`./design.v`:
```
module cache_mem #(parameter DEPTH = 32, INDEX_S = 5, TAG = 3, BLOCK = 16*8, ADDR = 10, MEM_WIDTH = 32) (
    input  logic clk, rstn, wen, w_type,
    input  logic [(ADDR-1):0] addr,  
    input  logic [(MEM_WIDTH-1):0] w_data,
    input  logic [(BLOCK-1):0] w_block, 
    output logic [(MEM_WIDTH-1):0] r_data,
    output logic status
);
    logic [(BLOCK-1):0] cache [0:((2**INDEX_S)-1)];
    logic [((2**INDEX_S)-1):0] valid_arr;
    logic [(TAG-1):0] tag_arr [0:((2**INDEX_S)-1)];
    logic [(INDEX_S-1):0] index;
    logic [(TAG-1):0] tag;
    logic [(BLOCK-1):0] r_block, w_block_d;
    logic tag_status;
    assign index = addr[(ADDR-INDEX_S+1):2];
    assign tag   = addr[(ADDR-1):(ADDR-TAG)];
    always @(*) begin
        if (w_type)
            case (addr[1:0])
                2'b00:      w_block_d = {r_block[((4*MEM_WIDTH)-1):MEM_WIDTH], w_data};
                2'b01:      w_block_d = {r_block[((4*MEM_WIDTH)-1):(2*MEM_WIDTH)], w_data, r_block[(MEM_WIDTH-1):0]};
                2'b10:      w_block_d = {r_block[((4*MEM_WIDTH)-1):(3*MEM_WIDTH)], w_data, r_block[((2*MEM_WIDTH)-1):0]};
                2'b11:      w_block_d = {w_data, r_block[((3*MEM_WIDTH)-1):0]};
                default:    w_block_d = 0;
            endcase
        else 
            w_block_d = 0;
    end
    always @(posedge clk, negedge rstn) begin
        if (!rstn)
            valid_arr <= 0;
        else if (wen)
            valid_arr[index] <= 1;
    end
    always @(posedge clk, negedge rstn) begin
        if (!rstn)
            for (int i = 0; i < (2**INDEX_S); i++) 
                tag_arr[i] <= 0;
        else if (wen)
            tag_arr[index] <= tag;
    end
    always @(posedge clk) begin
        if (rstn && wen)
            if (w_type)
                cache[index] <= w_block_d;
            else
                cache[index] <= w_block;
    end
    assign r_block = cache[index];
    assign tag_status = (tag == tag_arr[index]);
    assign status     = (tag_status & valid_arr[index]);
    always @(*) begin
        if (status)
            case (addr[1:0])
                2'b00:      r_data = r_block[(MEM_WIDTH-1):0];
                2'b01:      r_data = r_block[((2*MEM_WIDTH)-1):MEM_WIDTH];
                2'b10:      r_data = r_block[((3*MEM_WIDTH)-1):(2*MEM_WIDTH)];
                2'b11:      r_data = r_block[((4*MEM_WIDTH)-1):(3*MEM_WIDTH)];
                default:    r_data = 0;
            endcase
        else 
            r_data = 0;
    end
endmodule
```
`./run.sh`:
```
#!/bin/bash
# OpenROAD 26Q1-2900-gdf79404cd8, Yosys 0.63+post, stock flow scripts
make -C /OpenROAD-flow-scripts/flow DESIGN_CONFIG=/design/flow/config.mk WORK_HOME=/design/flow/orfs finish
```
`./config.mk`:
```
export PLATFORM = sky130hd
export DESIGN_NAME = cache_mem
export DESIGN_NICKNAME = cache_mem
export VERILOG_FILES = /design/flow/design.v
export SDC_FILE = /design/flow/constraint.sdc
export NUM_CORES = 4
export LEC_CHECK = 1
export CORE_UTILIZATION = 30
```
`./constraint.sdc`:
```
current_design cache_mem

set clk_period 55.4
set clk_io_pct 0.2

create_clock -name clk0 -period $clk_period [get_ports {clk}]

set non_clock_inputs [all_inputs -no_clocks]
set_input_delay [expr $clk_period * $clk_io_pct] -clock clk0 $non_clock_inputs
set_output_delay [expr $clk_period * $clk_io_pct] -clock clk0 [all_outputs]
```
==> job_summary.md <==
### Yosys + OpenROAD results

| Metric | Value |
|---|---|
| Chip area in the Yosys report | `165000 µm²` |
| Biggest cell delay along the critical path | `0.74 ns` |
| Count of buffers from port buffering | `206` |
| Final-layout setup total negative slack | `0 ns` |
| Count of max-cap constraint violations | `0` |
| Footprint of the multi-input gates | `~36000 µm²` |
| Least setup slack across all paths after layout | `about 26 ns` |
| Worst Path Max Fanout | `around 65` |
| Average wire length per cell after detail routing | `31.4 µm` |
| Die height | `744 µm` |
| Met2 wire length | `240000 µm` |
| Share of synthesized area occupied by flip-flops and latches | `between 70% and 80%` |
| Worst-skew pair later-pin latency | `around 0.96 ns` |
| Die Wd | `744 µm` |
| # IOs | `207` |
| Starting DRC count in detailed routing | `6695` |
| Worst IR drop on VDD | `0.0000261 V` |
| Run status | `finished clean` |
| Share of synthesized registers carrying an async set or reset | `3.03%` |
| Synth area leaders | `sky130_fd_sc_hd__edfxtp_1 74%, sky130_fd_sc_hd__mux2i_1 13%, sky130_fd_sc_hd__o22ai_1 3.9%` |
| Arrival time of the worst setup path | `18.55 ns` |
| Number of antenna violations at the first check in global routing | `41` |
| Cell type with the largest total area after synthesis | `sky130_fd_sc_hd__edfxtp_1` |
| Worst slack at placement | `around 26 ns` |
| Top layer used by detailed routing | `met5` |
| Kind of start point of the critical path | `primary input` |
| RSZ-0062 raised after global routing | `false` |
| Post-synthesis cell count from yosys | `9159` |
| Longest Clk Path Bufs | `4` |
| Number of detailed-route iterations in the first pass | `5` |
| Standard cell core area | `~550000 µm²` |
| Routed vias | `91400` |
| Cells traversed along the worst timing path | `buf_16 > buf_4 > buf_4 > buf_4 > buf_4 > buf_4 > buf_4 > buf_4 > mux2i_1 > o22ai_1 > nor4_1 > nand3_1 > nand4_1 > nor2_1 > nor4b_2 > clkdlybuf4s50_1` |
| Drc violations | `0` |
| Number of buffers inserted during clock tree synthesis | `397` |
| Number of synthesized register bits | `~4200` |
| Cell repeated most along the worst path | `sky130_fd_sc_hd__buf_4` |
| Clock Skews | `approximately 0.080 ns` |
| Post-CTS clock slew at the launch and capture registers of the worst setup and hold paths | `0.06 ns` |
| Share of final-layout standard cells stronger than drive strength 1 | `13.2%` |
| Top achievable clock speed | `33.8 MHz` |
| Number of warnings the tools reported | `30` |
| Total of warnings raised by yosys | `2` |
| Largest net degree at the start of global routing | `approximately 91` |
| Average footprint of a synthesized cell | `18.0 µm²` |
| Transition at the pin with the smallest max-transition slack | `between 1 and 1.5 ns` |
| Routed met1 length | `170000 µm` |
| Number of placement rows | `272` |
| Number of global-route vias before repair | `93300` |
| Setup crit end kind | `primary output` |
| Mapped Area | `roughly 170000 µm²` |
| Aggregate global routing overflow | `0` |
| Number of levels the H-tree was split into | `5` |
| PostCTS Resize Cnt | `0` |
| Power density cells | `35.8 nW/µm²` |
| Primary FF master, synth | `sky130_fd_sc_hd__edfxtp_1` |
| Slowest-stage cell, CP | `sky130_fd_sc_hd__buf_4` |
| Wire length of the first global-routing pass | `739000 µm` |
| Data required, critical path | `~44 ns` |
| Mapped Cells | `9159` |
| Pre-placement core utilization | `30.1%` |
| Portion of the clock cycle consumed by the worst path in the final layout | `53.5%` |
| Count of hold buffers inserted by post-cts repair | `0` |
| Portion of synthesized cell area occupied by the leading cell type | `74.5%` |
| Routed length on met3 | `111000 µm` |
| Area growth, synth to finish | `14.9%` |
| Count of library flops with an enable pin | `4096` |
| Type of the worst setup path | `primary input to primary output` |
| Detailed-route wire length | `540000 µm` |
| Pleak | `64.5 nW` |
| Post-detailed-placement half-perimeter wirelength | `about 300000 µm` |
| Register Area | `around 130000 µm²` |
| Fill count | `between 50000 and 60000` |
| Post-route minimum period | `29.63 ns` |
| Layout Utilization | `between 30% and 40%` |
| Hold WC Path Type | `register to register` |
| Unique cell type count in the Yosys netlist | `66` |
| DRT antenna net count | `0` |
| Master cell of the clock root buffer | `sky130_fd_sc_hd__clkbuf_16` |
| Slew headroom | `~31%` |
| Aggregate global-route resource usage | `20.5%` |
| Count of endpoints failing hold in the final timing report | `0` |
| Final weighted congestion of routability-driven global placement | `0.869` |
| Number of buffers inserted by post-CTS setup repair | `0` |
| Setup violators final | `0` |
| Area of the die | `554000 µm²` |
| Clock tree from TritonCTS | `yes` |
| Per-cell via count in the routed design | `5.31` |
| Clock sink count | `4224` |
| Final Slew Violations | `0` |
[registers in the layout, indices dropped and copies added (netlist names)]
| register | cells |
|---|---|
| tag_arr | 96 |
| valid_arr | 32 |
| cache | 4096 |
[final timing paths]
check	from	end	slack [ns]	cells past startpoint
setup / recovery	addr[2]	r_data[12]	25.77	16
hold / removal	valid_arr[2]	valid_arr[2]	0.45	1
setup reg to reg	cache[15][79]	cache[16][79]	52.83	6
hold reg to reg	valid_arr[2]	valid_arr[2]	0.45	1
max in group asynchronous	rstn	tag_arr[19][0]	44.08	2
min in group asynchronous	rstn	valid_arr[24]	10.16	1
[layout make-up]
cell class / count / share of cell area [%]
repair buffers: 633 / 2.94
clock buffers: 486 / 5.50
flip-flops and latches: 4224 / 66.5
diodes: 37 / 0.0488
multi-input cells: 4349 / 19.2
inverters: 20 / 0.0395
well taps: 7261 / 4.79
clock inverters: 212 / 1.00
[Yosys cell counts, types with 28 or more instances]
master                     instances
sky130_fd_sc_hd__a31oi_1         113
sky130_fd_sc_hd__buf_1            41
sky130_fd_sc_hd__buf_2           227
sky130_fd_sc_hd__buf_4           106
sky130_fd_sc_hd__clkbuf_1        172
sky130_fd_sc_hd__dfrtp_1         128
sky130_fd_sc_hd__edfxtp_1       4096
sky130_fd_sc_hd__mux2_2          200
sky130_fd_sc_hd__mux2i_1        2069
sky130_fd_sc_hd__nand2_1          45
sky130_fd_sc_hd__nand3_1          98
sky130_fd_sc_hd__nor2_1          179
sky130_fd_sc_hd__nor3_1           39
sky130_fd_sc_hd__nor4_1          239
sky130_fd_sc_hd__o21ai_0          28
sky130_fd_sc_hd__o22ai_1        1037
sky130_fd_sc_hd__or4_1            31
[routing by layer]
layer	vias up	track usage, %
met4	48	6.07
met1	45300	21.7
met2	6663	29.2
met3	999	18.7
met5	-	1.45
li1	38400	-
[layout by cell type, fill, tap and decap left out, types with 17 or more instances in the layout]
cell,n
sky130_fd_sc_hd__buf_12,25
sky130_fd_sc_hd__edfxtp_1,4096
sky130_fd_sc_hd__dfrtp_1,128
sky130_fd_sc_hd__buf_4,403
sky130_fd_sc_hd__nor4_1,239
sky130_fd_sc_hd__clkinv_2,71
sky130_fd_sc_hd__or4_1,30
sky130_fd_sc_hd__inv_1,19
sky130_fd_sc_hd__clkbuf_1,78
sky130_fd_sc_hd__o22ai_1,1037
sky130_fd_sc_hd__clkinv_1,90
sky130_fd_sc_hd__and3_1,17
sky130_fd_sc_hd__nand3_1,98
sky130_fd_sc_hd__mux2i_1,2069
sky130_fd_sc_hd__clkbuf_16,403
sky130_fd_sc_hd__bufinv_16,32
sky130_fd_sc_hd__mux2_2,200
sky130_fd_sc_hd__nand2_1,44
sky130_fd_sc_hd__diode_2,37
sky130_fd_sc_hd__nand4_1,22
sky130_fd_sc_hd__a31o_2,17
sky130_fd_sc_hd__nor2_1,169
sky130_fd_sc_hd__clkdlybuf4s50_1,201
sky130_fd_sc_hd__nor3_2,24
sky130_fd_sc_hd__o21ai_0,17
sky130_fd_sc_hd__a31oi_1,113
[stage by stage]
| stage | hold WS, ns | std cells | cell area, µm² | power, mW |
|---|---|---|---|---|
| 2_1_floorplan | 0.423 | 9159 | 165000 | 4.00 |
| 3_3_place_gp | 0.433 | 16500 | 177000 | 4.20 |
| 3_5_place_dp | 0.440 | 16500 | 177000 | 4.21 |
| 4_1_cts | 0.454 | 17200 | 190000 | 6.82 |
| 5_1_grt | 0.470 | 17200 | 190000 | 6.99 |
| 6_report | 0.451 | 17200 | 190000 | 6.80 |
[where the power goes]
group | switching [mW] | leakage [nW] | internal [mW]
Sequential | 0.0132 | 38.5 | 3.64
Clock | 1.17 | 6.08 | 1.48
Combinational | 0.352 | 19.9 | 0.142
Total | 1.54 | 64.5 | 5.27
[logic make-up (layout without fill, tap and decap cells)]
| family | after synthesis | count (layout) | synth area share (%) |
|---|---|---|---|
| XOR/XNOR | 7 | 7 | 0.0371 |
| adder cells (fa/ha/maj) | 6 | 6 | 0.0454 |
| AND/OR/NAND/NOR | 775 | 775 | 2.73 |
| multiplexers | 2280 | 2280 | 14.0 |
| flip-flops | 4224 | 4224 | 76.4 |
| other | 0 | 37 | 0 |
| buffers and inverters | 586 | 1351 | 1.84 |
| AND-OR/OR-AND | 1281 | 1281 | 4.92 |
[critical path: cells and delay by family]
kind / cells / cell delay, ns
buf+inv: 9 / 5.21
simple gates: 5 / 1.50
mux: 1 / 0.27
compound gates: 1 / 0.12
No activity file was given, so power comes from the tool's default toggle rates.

→ **INSTRUCTIONS FOR THE TASK**
Starting at the line that has "Slowest-stage cell, CP" in the records above, restate word for word every line until the one that has "Portion of synthesized", and include that one as well.

→ **SOLUTION**
| Slowest-stage cell, CP | `sky130_fd_sc_hd__buf_4` |
| Wire length of the first global-routing pass | `739000 µm` |
| Data required, critical path | `~44 ns` |
| Mapped Cells | `9159` |
| Pre-placement core utilization | `30.1%` |
| Portion of the clock cycle consumed by the worst path in the final layout | `53.5%` |
| Count of hold buffers inserted by post-cts repair | `0` |
| Portion of synthesized cell area occupied by the leading cell type | `74.5%` |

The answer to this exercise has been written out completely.